*Assigned task*.
Your job is to set down the stretch of entries that opens with the line containing "logic type | Yosys count" and closes with the line containing "floorplan | 407 | -0.230 | -0.230". Keep both end lines, copy each exactly, and add nothing.

Top of Records provided

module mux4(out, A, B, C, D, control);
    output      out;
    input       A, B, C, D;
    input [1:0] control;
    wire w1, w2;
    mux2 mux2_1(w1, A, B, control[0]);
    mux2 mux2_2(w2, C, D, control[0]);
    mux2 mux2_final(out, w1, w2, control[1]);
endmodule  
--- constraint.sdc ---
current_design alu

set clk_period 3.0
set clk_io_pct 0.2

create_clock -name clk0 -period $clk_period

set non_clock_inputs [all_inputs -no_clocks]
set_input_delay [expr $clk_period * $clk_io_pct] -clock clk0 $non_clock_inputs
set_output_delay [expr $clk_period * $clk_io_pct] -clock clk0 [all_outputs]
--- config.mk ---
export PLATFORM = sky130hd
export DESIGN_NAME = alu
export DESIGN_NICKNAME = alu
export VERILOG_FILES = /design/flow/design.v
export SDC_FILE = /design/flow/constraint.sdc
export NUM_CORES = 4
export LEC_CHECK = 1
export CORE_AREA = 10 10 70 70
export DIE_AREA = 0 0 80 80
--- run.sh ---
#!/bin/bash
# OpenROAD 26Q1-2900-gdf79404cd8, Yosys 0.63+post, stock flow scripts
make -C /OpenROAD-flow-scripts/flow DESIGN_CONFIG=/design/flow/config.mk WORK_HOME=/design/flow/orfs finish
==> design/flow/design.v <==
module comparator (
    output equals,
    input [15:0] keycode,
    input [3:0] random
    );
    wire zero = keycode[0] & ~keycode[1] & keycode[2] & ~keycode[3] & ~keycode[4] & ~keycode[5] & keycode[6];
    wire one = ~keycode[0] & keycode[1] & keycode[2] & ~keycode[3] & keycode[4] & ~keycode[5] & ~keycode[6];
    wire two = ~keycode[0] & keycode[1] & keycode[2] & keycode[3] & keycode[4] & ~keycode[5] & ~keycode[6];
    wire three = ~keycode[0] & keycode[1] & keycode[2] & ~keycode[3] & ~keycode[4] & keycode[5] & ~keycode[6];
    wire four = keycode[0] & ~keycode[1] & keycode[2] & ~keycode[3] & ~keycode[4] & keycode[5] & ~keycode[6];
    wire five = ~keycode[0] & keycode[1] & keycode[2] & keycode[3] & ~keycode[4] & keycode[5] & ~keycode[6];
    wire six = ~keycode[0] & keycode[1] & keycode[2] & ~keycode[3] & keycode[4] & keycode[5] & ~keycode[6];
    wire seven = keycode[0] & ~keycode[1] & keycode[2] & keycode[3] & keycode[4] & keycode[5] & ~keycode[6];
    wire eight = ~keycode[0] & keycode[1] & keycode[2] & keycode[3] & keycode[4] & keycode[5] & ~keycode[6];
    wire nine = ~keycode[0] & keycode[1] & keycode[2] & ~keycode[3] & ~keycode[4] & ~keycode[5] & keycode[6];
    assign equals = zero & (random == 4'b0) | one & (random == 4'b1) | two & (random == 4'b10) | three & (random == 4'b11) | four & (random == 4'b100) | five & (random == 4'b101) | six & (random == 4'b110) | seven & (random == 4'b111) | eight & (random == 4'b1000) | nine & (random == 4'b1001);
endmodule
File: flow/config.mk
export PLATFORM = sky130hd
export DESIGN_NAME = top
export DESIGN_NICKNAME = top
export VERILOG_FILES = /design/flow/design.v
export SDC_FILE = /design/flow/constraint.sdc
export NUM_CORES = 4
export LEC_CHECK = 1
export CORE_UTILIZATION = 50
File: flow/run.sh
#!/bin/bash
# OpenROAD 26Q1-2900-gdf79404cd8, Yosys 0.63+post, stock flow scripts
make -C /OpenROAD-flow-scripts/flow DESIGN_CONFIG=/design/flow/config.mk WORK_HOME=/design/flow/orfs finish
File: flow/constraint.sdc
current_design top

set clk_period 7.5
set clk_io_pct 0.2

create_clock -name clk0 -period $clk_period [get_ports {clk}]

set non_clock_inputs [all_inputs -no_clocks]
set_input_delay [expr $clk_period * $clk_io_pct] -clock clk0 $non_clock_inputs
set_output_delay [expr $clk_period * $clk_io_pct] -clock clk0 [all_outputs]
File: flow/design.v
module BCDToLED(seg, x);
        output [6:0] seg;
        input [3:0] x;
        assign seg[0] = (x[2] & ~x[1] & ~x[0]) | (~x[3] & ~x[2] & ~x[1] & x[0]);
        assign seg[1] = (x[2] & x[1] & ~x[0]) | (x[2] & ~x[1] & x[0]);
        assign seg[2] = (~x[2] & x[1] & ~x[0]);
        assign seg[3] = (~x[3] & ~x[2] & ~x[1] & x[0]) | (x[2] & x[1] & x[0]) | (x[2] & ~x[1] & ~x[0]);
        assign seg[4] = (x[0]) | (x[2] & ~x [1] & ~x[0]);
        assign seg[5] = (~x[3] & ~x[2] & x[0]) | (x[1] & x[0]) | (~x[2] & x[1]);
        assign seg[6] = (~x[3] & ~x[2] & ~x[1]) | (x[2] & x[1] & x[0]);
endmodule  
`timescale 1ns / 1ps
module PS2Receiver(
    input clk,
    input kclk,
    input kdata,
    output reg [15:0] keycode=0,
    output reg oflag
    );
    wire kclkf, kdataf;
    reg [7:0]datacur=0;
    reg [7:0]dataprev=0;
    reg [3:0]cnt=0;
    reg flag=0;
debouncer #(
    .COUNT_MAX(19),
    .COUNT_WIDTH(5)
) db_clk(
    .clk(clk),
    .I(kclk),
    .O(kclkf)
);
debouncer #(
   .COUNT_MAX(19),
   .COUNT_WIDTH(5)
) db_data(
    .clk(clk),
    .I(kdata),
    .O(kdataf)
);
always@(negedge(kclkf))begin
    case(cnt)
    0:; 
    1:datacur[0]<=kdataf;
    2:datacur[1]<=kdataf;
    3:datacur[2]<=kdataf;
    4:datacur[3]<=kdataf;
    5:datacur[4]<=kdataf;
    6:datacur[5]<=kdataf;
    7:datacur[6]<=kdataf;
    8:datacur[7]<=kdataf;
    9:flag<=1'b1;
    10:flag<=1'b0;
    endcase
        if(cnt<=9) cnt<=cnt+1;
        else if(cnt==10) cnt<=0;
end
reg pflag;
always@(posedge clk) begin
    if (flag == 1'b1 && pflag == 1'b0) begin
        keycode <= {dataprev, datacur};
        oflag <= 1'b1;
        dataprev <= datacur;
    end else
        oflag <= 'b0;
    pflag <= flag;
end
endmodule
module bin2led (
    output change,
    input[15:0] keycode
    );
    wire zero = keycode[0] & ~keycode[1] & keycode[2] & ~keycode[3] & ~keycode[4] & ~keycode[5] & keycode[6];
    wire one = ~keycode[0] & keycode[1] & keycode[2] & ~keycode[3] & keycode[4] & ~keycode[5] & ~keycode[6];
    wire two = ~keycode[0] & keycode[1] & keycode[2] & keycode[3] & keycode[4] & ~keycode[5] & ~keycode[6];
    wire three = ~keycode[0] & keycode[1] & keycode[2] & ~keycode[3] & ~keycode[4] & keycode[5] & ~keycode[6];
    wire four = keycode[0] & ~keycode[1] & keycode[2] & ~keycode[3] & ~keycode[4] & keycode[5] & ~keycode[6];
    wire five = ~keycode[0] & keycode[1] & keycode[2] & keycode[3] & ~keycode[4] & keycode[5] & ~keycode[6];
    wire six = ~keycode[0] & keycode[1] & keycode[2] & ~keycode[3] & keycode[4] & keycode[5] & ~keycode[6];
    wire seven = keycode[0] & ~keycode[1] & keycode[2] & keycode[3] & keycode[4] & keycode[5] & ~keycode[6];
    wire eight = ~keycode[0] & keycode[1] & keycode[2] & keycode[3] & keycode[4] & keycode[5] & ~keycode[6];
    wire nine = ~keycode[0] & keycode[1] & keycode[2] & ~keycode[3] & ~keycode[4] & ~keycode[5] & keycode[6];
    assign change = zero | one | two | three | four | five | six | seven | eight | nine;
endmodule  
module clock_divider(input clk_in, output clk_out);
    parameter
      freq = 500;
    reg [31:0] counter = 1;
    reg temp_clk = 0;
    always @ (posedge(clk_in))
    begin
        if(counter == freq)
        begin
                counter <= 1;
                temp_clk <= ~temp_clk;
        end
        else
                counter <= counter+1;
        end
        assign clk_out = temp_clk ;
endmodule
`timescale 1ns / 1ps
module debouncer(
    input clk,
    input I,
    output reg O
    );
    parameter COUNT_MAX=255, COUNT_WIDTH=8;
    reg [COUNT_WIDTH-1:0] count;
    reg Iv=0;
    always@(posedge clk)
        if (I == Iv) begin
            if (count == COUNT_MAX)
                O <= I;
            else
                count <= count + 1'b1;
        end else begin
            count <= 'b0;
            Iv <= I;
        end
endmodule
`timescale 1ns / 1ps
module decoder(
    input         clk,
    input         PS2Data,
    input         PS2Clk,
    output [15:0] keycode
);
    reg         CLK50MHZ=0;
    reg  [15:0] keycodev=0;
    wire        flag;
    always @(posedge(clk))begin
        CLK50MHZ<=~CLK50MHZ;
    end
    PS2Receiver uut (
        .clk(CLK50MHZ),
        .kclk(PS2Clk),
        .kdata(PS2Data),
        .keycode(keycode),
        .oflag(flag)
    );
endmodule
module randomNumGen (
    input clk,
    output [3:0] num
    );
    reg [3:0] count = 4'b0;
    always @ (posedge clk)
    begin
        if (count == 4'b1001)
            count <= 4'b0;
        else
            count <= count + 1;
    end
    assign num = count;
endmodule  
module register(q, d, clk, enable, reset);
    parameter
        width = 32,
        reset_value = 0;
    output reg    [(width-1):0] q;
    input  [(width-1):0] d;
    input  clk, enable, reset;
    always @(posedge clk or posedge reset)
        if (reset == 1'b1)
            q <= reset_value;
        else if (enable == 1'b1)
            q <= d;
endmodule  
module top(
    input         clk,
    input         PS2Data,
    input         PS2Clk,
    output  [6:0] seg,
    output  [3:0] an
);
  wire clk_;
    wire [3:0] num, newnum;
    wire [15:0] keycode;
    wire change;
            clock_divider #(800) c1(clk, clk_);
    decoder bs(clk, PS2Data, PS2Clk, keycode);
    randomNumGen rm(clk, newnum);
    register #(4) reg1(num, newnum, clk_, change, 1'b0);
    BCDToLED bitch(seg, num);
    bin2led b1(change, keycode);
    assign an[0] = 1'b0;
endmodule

Bottom of Records provided
Top of Records provided

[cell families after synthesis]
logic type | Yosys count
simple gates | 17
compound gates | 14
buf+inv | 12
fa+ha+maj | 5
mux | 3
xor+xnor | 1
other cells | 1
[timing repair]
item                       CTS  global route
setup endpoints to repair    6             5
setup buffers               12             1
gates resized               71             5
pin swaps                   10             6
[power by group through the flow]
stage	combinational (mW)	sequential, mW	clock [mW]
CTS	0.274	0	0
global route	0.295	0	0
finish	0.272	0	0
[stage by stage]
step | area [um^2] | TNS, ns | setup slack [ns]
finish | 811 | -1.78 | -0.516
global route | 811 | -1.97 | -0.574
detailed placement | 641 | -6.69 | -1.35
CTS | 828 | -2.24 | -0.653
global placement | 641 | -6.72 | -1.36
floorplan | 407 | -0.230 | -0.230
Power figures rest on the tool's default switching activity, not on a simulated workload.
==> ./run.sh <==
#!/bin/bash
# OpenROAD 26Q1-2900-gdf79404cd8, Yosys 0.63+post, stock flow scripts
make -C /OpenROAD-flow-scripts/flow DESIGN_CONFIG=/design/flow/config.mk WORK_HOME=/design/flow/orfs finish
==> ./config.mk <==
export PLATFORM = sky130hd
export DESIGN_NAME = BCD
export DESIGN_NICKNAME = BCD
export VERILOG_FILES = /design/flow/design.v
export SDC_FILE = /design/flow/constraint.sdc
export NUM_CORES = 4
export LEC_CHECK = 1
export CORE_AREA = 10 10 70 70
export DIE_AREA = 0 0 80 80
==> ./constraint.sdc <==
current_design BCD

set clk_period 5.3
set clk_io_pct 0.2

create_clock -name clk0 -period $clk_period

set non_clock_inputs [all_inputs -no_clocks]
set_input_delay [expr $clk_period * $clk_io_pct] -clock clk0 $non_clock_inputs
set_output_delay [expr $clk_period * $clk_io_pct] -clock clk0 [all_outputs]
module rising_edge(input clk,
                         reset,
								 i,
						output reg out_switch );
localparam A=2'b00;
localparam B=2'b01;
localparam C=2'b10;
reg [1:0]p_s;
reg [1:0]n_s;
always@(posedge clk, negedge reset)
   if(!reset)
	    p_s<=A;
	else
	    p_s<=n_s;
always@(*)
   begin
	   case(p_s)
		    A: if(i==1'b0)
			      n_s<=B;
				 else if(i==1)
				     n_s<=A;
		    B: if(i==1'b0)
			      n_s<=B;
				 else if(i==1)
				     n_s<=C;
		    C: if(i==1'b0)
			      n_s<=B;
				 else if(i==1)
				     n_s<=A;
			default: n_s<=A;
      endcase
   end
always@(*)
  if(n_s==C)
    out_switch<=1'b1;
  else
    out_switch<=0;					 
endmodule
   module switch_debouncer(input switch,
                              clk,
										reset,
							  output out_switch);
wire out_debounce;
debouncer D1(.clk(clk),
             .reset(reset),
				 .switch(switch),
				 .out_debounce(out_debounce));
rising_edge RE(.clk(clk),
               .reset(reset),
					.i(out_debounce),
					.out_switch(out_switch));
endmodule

Bottom of Records provided

*Answer to the exercise*.
logic type | Yosys count
simple gates | 17
compound gates | 14
buf+inv | 12
fa+ha+maj | 5
mux | 3
xor+xnor | 1
other cells | 1
[timing repair]
item                       CTS  global route
setup endpoints to repair    6             5
setup buffers               12             1
gates resized               71             5
pin swaps                   10             6
[power by group through the flow]
stage	combinational (mW)	sequential, mW	clock [mW]
CTS	0.274	0	0
global route	0.295	0	0
finish	0.272	0	0
[stage by stage]
step | area [um^2] | TNS, ns | setup slack [ns]
finish | 811 | -1.78 | -0.516
global route | 811 | -1.97 | -0.574
detailed placement | 641 | -6.69 | -1.35
CTS | 828 | -2.24 | -0.653
global placement | 641 | -6.72 | -1.36
floorplan | 407 | -0.230 | -0.230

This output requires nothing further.